▸ **What you need to do**
Set out the listing word for word. End with the line that contains "export CORE_UTILIZATION = 50".

◇ ◇ ◇ ◇

### config.mk
export PLATFORM = sky130hd
export DESIGN_NAME = scan_disk_scheduler
export DESIGN_NICKNAME = d
export VERILOG_FILES = /design/src/design/sds_pkg.sv /design/src/design/sds_ram.sv /design/src/design/sds_ucode.sv /design/src/design/sds_datapath.sv /design/src/design/scan_disk_scheduler.sv
export SDC_FILE = /design/constraint.sdc
export NUM_CORES = 1
export LEC_CHECK = 0
export ABC_CLOCK_PERIOD_IN_PS = 9700
export BUFFER_PORTS_ARGS = -buffer_cell sky130_fd_sc_hd__buf_2
export CORE_UTILIZATION = 50
export CTS_BUF_LIST = sky130_fd_sc_hd__clkbuf_16
export DETAILED_ROUTE_END_ITERATION = 8
export PLACE_DENSITY = 0.66
export SYNTH_ARGS = -nofsm -noshare
export SYNTH_HDL_FRONTEND = slang
export SYNTH_SLANG_ARGS = --single-unit
### constraint.sdc
create_clock -name clk -period 9.7 [get_ports clk]
set_input_delay 0.97 -clock clk [delete_from_list [all_inputs] [get_ports clk]]
set_output_delay 0.97 -clock clk [all_outputs]
set_load 0.1 [all_outputs]
### src/design/sds_pkg.sv
// shared types, constants and microcode table of the scan disk scheduler
package sds_pkg;

  localparam int TRACK_W = 16;
  localparam int SEEK_W = 22;
  localparam int PC_W = 4;
  localparam int CFG_IDX_W = 2;
  localparam int CFG_DATA_W = 16;

  // configuration register indexes
  localparam logic [CFG_IDX_W-1:0] CFG_DISK_SIZE = 2'd0;
  localparam logic [CFG_IDX_W-1:0] CFG_START_HEAD = 2'd1;
  localparam logic [CFG_IDX_W-1:0] CFG_START_DIR = 2'd2;

  localparam logic [TRACK_W-1:0] DISK_SIZE_RST = 16'd200;

  typedef struct packed {
    logic [TRACK_W-1:0] request_track;
    logic               batch_end;
  } in_item_t;

  typedef struct packed {
    logic [TRACK_W-1:0] served_track;
    logic [TRACK_W-1:0] step_distance;
    logic [SEEK_W-1:0]  seek_total;
    logic               overflow;
    logic               last_of_run;
  } out_item_t;

  // branch conditions of the sequencer
  typedef enum logic [2:0] {
    BR_NEXT     = 3'd0,
    BR_WAIT_END = 3'd1,
    BR_SCAN     = 3'd2,
    BR_BEST     = 3'd3,
    BR_GOTO     = 3'd4
  } br_t;

  // program steps
  localparam logic [PC_W-1:0] STEP_LOAD      = 4'd0;
  localparam logic [PC_W-1:0] STEP_SETUP     = 4'd1;
  localparam logic [PC_W-1:0] STEP_EQ_SCAN   = 4'd2;
  localparam logic [PC_W-1:0] STEP_LEGA_INIT = 4'd3;
  localparam logic [PC_W-1:0] STEP_LEGA_SCAN = 4'd4;
  localparam logic [PC_W-1:0] STEP_LEGA_PICK = 4'd5;
  localparam logic [PC_W-1:0] STEP_LEGB_INIT = 4'd6;
  localparam logic [PC_W-1:0] STEP_LEGB_SCAN = 4'd7;
  localparam logic [PC_W-1:0] STEP_LEGB_PICK = 4'd8;
  localparam logic [PC_W-1:0] STEP_FLUSH     = 4'd9;

  typedef struct packed {
    logic            ld_in;
    logic            init;
    logic            leg_ld;
    logic            leg_inv;
    logic            scan;
    logic            scan_eq;
    logic            pick;
    logic            flush;
    br_t             br;
    logic [PC_W-1:0] tgt;
  } ctrl_word_t;

  typedef struct packed {
    logic in_end;
    logic scan_done;
    logic best_v;
    logic hold;
  } seq_stat_t;

  function automatic ctrl_word_t ucode_rom(input logic [PC_W-1:0] pc);
    ctrl_word_t cw;
    cw = '0;
    cw.br = BR_GOTO;
    cw.tgt = STEP_LOAD;
    case (pc)
      STEP_LOAD: begin
        cw.ld_in = 1'b1;
        cw.br = BR_WAIT_END;
        cw.tgt = STEP_SETUP;
      end
      STEP_SETUP: begin
        cw.init = 1'b1;
        cw.br = BR_NEXT;
      end
      STEP_EQ_SCAN: begin
        cw.scan = 1'b1;
        cw.scan_eq = 1'b1;
        cw.br = BR_SCAN;
      end
      STEP_LEGA_INIT: begin
        cw.leg_ld = 1'b1;
        cw.br = BR_NEXT;
      end
      STEP_LEGA_SCAN: begin
        cw.scan = 1'b1;
        cw.br = BR_SCAN;
      end
      STEP_LEGA_PICK: begin
        cw.pick = 1'b1;
        cw.br = BR_BEST;
        cw.tgt = STEP_LEGA_INIT;
      end
      STEP_LEGB_INIT: begin
        cw.leg_ld = 1'b1;
        cw.leg_inv = 1'b1;
        cw.br = BR_NEXT;
      end
      STEP_LEGB_SCAN: begin
        cw.scan = 1'b1;
        cw.br = BR_SCAN;
      end
      STEP_LEGB_PICK: begin
        cw.pick = 1'b1;
        cw.br = BR_BEST;
        cw.tgt = STEP_LEGB_INIT;
      end
      STEP_FLUSH: begin
        cw.flush = 1'b1;
        cw.br = BR_GOTO;
        cw.tgt = STEP_LOAD;
      end
      default: begin
        cw.br = BR_GOTO;
        cw.tgt = STEP_LOAD;
      end
    endcase
    return cw;
  endfunction

endpackage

◇ ◇ ◇ ◇

▸ **Exercise result**
### config.mk
export PLATFORM = sky130hd
export DESIGN_NAME = scan_disk_scheduler
export DESIGN_NICKNAME = d
export VERILOG_FILES = /design/src/design/sds_pkg.sv /design/src/design/sds_ram.sv /design/src/design/sds_ucode.sv /design/src/design/sds_datapath.sv /design/src/design/scan_disk_scheduler.sv
export SDC_FILE = /design/constraint.sdc
export NUM_CORES = 1
export LEC_CHECK = 0
export ABC_CLOCK_PERIOD_IN_PS = 9700
export BUFFER_PORTS_ARGS = -buffer_cell sky130_fd_sc_hd__buf_2
export CORE_UTILIZATION = 50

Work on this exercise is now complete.